ONE HUNDRED AND TWELFTH CHAPTER
She arrived the following afternoon—my dear Reverend Mother with the pale spiritual face and saint-like eyes.
Except that her habit was now blue and white instead of black, she seemed hardly changed in any respect since our days at the Sacred Heart.
Finding that I was in bed, she put up at the "Plough" and came every day to nurse me.
I was naturally agitated at seeing her again after so many years and such various experiences, being uncertain how much she knew of them.
Remembering Martin's warning, I was also fairly certain that she had been sent for, but my uneasiness on both heads soon wore off.
Her noiseless step, her soft voice, and her sweet smile soothed and comforted me. I began to feel afresh the influence she had exercised over me when I was a child, and to wonder why, during my dark time in London, I had never thought of writing to her.

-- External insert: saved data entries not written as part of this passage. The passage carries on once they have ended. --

--- config.mk ---
export PLATFORM = sky130hd
export DESIGN_NAME = softmax_stream_max_subtract
export DESIGN_NICKNAME = d
export VERILOG_FILES = /design/src/rtl/softmax_stream_max_subtract.sv
export SDC_FILE = /design/constraint.sdc
export NUM_CORES = 1
export LEC_CHECK = 0
export ABC_AREA = 0
export ABC_CLOCK_PERIOD_IN_PS = 6700
export CORE_MARGIN = 3
export CORE_UTILIZATION = 50
export CTS_CLUSTER_DIAMETER = 30
export DETAILED_ROUTE_END_ITERATION = 10
export PLACE_DENSITY_LB_ADDON = 0.2
export SLEW_MARGIN = 20
export SYNTH_ARGS = -nofsm -noshare
export SYNTH_HDL_FRONTEND = slang
export SYNTH_SLANG_ARGS = --single-unit
--- constraint.sdc ---
create_clock -name clk -period 6.7 [get_ports clk]
set_input_delay 1.005 -clock clk [delete_from_list [all_inputs] [get_ports clk]]
set_output_delay 1.005 -clock clk [all_outputs]
set_load 0.005 [all_outputs]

During the first days of her visit she said nothing about painful things—never mentioning my marriage, or what had happened since she saw me last.
Her talk was generally about our old school and my old schoolfellows, many of whom came to the convent for her "retreats," which were under the spiritual direction of one of the Pope's domestic prelates.
Sometimes she would laugh about our Mother of the Novices who had "become old and naggledy"; sometimes about the little fat Maestro of the Pope's choir who had cried when I first sang the hymn to the Virgin, ("Go on, little angel,"); and sometimes about the two old lay sisters (now quite toothless) who still said I might have been a "wonderful washerwoman" if I had "put my mind to it."